Avant d'en arriver là, l'auteure procède à son schéma habituel en fouillant les souvenirs et en alternant personnages et situations pour planter le décor. Les trois sœurs, Lynn, Cat et Gemma, sont des triplées. Elles ont un peu grandi en étant des phénomènes de foire, exploitées par leur mère qui a bâti sa carrière sur leur dos.
Mais les filles gagnent à être connues, notamment pour leur parcours et leurs attentes qui partent dans tous les sens. Lynn maintient qu'elle peut gérer sa carrière, son couple et son enfant à parts égales. Cat découvre que son mari a eu une aventure. Et enfin Gemma enchaîne des déceptions amoureuses mais tombe sous le charme d'un serrurier aux cils incroyables.
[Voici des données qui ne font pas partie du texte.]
`src/rtl/assert_macros.svh`:
```
// concurrent assertion helpers, clocked on clk, using rst from the enclosing scope
`ifndef ASSERT_MACROS_SVH
`define ASSERT_MACROS_SVH

// checked only while out of reset
`define ASSERT_RST(name, prop) \
  name: assert property (@(posedge clk) disable iff (rst) prop) \
    else $error("assertion failed");

// checked on every edge, reset included
`define ASSERT_ALWAYS(name, prop) \
  name: assert property (@(posedge clk) prop) \
    else $error("assertion failed");

`endif

```
`src/rtl/itsa_pkg.sv`:
```
`timescale 1ns / 1ps
package itsa_pkg;

  localparam int ENTRIES = 1024;
  localparam int ADDR_W  = $clog2(ENTRIES);
  localparam int INDEX_W = 16;
  localparam int RANGE_W = INDEX_W + 1;
  localparam int VALUE_W = 64;
  localparam int FOUND_W = 10;
  localparam int CFG_W   = 10;
  localparam int PADDR_W = 3;
  localparam int PDATA_W = 32;

  localparam logic [CFG_W-1:0] FIRST_ALLOC_RESET = CFG_W'(16);

  // register number taken from paddr above the byte offset
  localparam logic [PADDR_W-3:0] REG_FIRST_ALLOC = '0;

  typedef enum logic [1:0] {
    MODE_SET    = 2'd0,
    MODE_GET    = 2'd1,
    MODE_SEARCH = 2'd2,
    MODE_ALLOC  = 2'd3
  } mode_t;

  typedef enum logic [2:0] {
    ST_CLEAR,
    ST_IDLE,
    ST_EXEC,
    ST_RD_WAIT,
    ST_SCAN,
    ST_FINISH
  } state_t;

endpackage

```
`src/rtl/itsa_ifs.sv`:
```
`timescale 1ns / 1ps
interface itsa_cmd_if;
  logic                          valid;
  logic                          ready;
  logic [1:0]                    mode;
  logic [itsa_pkg::INDEX_W-1:0]  index;
  logic [itsa_pkg::VALUE_W-1:0]  value;

  modport source (output valid, mode, index, value, input ready);
  modport sink (input valid, mode, index, value, output ready);
endinterface

interface itsa_rsp_if;
  logic                          valid;
  logic                          ready;
  logic                          status;
  logic [itsa_pkg::VALUE_W-1:0]  read_value;
  logic [itsa_pkg::FOUND_W-1:0]  found_index;

  modport source (output valid, status, read_value, found_index, input ready);
  modport sink (input valid, status, read_value, found_index, output ready);
endinterface

```
`src/rtl/itsa_ctrl.sv`:
```
`timescale 1ns / 1ps
`include "assert_macros.svh"
module itsa_ctrl (
  input  logic                          clk,
  input  logic                          rst,
  itsa_cmd_if.sink                      cmd,
  itsa_rsp_if.source                    rsp,
  input  logic [itsa_pkg::CFG_W-1:0]    first_alloc,
  output logic                          ram_we,
  output logic [itsa_pkg::ADDR_W-1:0]   ram_waddr,
  output logic [itsa_pkg::VALUE_W-1:0]  ram_wdata,
  output logic [itsa_pkg::ADDR_W-1:0]   ram_raddr,
  input  logic [itsa_pkg::VALUE_W-1:0]  ram_rdata
);

  localparam logic [itsa_pkg::ADDR_W-1:0] LAST = itsa_pkg::ADDR_W'(itsa_pkg::ENTRIES - 1);

  itsa_pkg::state_t state, state_next;

  logic [itsa_pkg::ADDR_W-1:0]  clr_cnt;
  logic [1:0]                   op_mode;
  logic [itsa_pkg::INDEX_W-1:0] op_index;
  logic [itsa_pkg::VALUE_W-1:0] op_value;
  logic [itsa_pkg::ADDR_W-1:0]  scan_addr, scan_addr_next;
  logic [itsa_pkg::ADDR_W-1:0]  cmp_addr;
  logic                         cmp_valid;

  logic                         res_status, res_status_next;
  logic [itsa_pkg::VALUE_W-1:0] res_read, res_read_next;
  logic [itsa_pkg::FOUND_W-1:0] res_found, res_found_next;

  logic                         out_valid, out_valid_next;
  logic                         out_status;
  logic [itsa_pkg::VALUE_W-1:0] out_read;
  logic [itsa_pkg::FOUND_W-1:0] out_found;
  logic                         out_load;

  itsa_pkg::mode_t              mode;
  logic                         idx_in_range;
  logic                         set_ok;
  logic [itsa_pkg::CFG_W-1:0]   alloc_start;
  logic                         alloc_ok;
  logic [itsa_pkg::VALUE_W-1:0] key;
  logic                         hit;
  logic                         at_last;
  logic                         cmd_accept;

  assign mode         = itsa_pkg::mode_t'(op_mode);
  assign idx_in_range = {1'b0, op_index} < itsa_pkg::RANGE_W'(itsa_pkg::ENTRIES);
  assign set_ok       = idx_in_range && (op_index != '0);
  // a boundary of zero behaves as one
  assign alloc_start  = (first_alloc == '0) ? itsa_pkg::CFG_W'(1) : first_alloc;
  assign alloc_ok     = itsa_pkg::RANGE_W'(alloc_start) < itsa_pkg::RANGE_W'(itsa_pkg::ENTRIES);
  assign key          = (mode == itsa_pkg::MODE_SEARCH) ? op_value : '0;
  assign hit          = cmp_valid && (ram_rdata == key);
  assign at_last      = cmp_addr == LAST;
  assign cmd_accept   = cmd.valid && cmd.ready;

  // next state
  always_comb begin
    state_next = state;
    unique case (state)
      itsa_pkg::ST_CLEAR: begin
        if (clr_cnt == LAST) begin
          state_next = itsa_pkg::ST_IDLE;
        end
      end
      itsa_pkg::ST_IDLE: begin
        if (cmd.valid) begin
          state_next = itsa_pkg::ST_EXEC;
        end
      end
      itsa_pkg::ST_EXEC: begin
        unique case (mode)
          itsa_pkg::MODE_SET:    state_next = itsa_pkg::ST_FINISH;
          itsa_pkg::MODE_GET:    state_next = idx_in_range ? itsa_pkg::ST_RD_WAIT
                                                           : itsa_pkg::ST_FINISH;
          itsa_pkg::MODE_SEARCH: state_next = (op_value != '0) ? itsa_pkg::ST_SCAN
                                                               : itsa_pkg::ST_FINISH;
          itsa_pkg::MODE_ALLOC:  state_next = alloc_ok ? itsa_pkg::ST_SCAN
                                                       : itsa_pkg::ST_FINISH;
          default:               state_next = itsa_pkg::ST_FINISH;
        endcase
      end
      itsa_pkg::ST_RD_WAIT: begin
        state_next = itsa_pkg::ST_FINISH;
      end
      itsa_pkg::ST_SCAN: begin
        if (hit || (cmp_valid && at_last)) begin
          state_next = itsa_pkg::ST_FINISH;
        end
      end
      itsa_pkg::ST_FINISH: begin
        if (!out_valid || rsp.ready) begin
          state_next = itsa_pkg::ST_IDLE;
        end
      end
      default: state_next = itsa_pkg::ST_CLEAR;
    endcase
  end

  // outputs and datapath controls
  always_comb begin
    cmd.ready       = 1'b0;
    ram_we          = 1'b0;
    ram_waddr       = clr_cnt;
    ram_wdata       = '0;
    ram_raddr       = scan_addr;
    scan_addr_next  = scan_addr;
    res_status_next = res_status;
    res_read_next   = res_read;
    res_found_next  = res_found;
    out_load        = 1'b0;
    unique case (state)
      itsa_pkg::ST_CLEAR: begin
        ram_we = 1'b1;
      end
      itsa_pkg::ST_IDLE: begin
        cmd.ready = 1'b1;
      end
      itsa_pkg::ST_EXEC: begin
        res_status_next = (mode == itsa_pkg::MODE_SET) && !set_ok;
        res_read_next   = '0;
        res_found_next  = '0;
        ram_waddr       = op_index[itsa_pkg::ADDR_W-1:0];
        ram_wdata       = op_value;
        ram_we          = (mode == itsa_pkg::MODE_SET) && set_ok;
        ram_raddr       = op_index[itsa_pkg::ADDR_W-1:0];
        scan_addr_next  = (mode == itsa_pkg::MODE_SEARCH) ? itsa_pkg::ADDR_W'(1)
                                                          : itsa_pkg::ADDR_W'(alloc_start);
      end
      itsa_pkg::ST_RD_WAIT: begin
        res_read_next = ram_rdata;
      end
      itsa_pkg::ST_SCAN: begin
        scan_addr_next = scan_addr + 1'b1;
        if (hit) begin
          res_found_next = itsa_pkg::FOUND_W'(cmp_addr);
        end
      end
      itsa_pkg::ST_FINISH: begin
        out_load = !out_valid || rsp.ready;
      end
      default: begin
        cmd.ready = 1'b0;
      end
    endcase
  end

  always_comb begin
    if (out_load) begin
      out_valid_next = 1'b1;
    end else if (rsp.ready) begin
      out_valid_next = 1'b0;
    end else begin
      out_valid_next = out_valid;
    end
  end

  always_ff @(posedge clk) begin
    if (rst) begin
      state     <= itsa_pkg::ST_CLEAR;
      clr_cnt   <= '0;
      cmp_valid <= 1'b0;
      out_valid <= 1'b0;
    end else begin
      state     <= state_next;
      clr_cnt   <= (state == itsa_pkg::ST_CLEAR) ? clr_cnt + 1'b1 : clr_cnt;
      // read data comes back in the cycle after the scan address is presented
      cmp_valid <= state == itsa_pkg::ST_SCAN;
      out_valid <= out_valid_next;
    end
  end

  always_ff @(posedge clk) begin
    if (cmd_accept) begin
      op_mode  <= cmd.mode;
      op_index <= cmd.index;
      op_value <= cmd.value;
    end
    scan_addr  <= scan_addr_next;
    cmp_addr   <= scan_addr;
    res_status <= res_status_next;
    res_read   <= res_read_next;
    res_found  <= res_found_next;
    if (out_load) begin
      out_status <= res_status;
      out_read   <= res_read;
      out_found  <= res_found;
    end
  end

  assign rsp.valid       = out_valid;
  assign rsp.status      = out_status;
  assign rsp.read_value  = out_read;
  assign rsp.found_index = out_found;

  `ASSERT_ALWAYS(a_clear_after_reset, $fell(rst) |-> state == itsa_pkg::ST_CLEAR)
  `ASSERT_RST(a_no_write_entry0, (ram_we && state != itsa_pkg::ST_CLEAR) |-> ram_waddr != '0)
  `ASSERT_RST(a_scan_lag, (state == itsa_pkg::ST_SCAN && cmp_valid) |-> itsa_pkg::ADDR_W'(cmp_addr + 1'b1) == scan_addr)
  `ASSERT_RST(a_rsp_from_finish, $rose(out_valid) |-> $past(state == itsa_pkg::ST_FINISH))

endmodule

```
`src/flat_wrapper.sv`:
```
// flat-port wrapper written by rule: the top's interface ports become plain ports
module itsa_ctrl_flat 
  (clk, rst, first_alloc, ram_we, ram_waddr, ram_wdata, ram_raddr, ram_rdata, cmd_valid, cmd_mode, cmd_index, cmd_value, cmd_ready, rsp_valid, rsp_status, rsp_read_value, rsp_found_index, rsp_ready);
  itsa_cmd_if cmd_i ();
  itsa_rsp_if rsp_i ();
  input  logic clk;
  input  logic rst;
  input  logic [itsa_pkg::CFG_W-1:0] first_alloc;
  output logic ram_we;
  output logic [itsa_pkg::ADDR_W-1:0] ram_waddr;
  output logic [itsa_pkg::VALUE_W-1:0] ram_wdata;
  output logic [itsa_pkg::ADDR_W-1:0] ram_raddr;
  input  logic [itsa_pkg::VALUE_W-1:0] ram_rdata;
  input wire logic [$bits(cmd_i.valid)-1:0] cmd_valid;
  input wire logic [$bits(cmd_i.mode)-1:0] cmd_mode;
  input wire logic [$bits(cmd_i.index)-1:0] cmd_index;
  input wire logic [$bits(cmd_i.value)-1:0] cmd_value;
  output wire logic [$bits(cmd_i.ready)-1:0] cmd_ready;
  output wire logic [$bits(rsp_i.valid)-1:0] rsp_valid;
  output wire logic [$bits(rsp_i.status)-1:0] rsp_status;
  output wire logic [$bits(rsp_i.read_value)-1:0] rsp_read_value;
  output wire logic [$bits(rsp_i.found_index)-1:0] rsp_found_index;
  input wire logic [$bits(rsp_i.ready)-1:0] rsp_ready;
  assign cmd_i.valid = cmd_valid;
  assign cmd_i.mode = cmd_mode;
  assign cmd_i.index = cmd_index;
  assign cmd_i.value = cmd_value;
  assign cmd_ready = cmd_i.ready;
  assign rsp_valid = rsp_i.valid;
  assign rsp_status = rsp_i.status;
  assign rsp_read_value = rsp_i.read_value;
  assign rsp_found_index = rsp_i.found_index;
  assign rsp_i.ready = rsp_ready;
  itsa_ctrl u_core (.clk(clk), .rst(rst), .cmd(cmd_i), .rsp(rsp_i), .first_alloc(first_alloc), .ram_we(ram_we), .ram_waddr(ram_waddr), .ram_wdata(ram_wdata), .ram_raddr(ram_raddr), .ram_rdata(ram_rdata));
endmodule
```
===== src/rtl/bcc_pkg.sv =====
`timescale 1ns / 1ps

package bcc_pkg;

  // Number of cache slots and the width of a slot number.
  localparam int SLOTS  = 16;
  localparam int SLOT_W = (SLOTS > 1) ? $clog2(SLOTS) : 1;

  // Fixed field widths of the channels.
  localparam int TAG_W      = 24;
  localparam int ACT_W      = 2;
  localparam int SLOT_OUT_W = 4;

  // Action codes of a request item.
  localparam logic [ACT_W-1:0] ACT_GET   = 2'd0;
  localparam logic [ACT_W-1:0] ACT_MARK  = 2'd1;
  localparam logic [ACT_W-1:0] ACT_FLUSH = 2'd2;

  // Control from the sequencer to the slot store.
  typedef struct packed {
    logic [SLOT_W-1:0] rd_addr;
    logic              tag_we;
    logic [SLOT_W-1:0] tag_waddr;
    logic [TAG_W-1:0]  tag_wdata;
    logic              dirty_we;
    logic [SLOT_W-1:0] dirty_addr;
    logic              dirty_val;
  } slot_ctrl_t;

  // One response item as held in the output register.
  typedef struct packed {
    logic [SLOT_OUT_W-1:0] slot;
    logic                  hit;
    logic                  writeback_valid;
    logic [TAG_W-1:0]      writeback_block;
    logic                  read_valid;
    logic [TAG_W-1:0]      read_block;
    logic                  last;
  } result_t;

endpackage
Ces trois-là sont à la fois solidaires et garces entre elles. Elles ont le sens de la famille, se protègent et se soutiennent. Cependant, elles ne sont pas transparentes et souvent préfèrent un semblant d'apparence par peur d'être trop vulnérables.
En fait, j'ai bien aimé ce roman à travers son portrait des trois sœurs dont la relation est complice mais perfectible aussi. Je me suis sentie proche de l'une et l'autre à tour de rôle. Par contre, et c'est un reproche courant, le roman de Liane Moriarty est bancal avec des passages trop longs ou inutilement dilués. Pense-t-elle que ça alimente l'intrigue ou son suspense ? En tout cas, l'effet recherché est loupé. Ça casse le rythme et c'est limite ennuyeux par moments. Sans quoi, en comparaison des autres titres déjà lus, celui-ci est plutôt bon. Du moins, il ne déçoit pas !
©2021 Editions Albin Michel (P)2021 Audiolib
- Lu par : Audrey D'Hulstère
- Durée : 11 h 33
- Ce roman, mené comme un thriller, est un soap doux amer dont personne ne ressort indemne. Audrey D'Hulstère incarne à merveille ces trentenaires en pleine crise existentielle.
- La lecture audio est effectivement très bonne, grâce à sa comédienne aguerrie, qui joue subtilement avec les caractères et entretient savamment le doute et l'espoir au fil des chapitres. C'était très appréciable, et je pense que ça a contribué à ma bonne estime du roman.
⭐⭐⭐⭐
Neuf parfaits étrangers, de Liane Moriarty
En rejoignant le Tranquillum House pour une cure détox aux méthodes révolutionnaires, nos neuf pensionnaires n'imaginent pas encore le traitement de choc qui les attend. Le lecteur aussi doit être prévenu que le roman ne sera pas explosif en rebondissements. On est loin du schéma classique qui consiste à proposer faux-semblants et autres guet-apens. En effet, il n'y a aucun fil rouge ni nœud à démêler. Juste un programme qui va torturer les nerfs des personnages.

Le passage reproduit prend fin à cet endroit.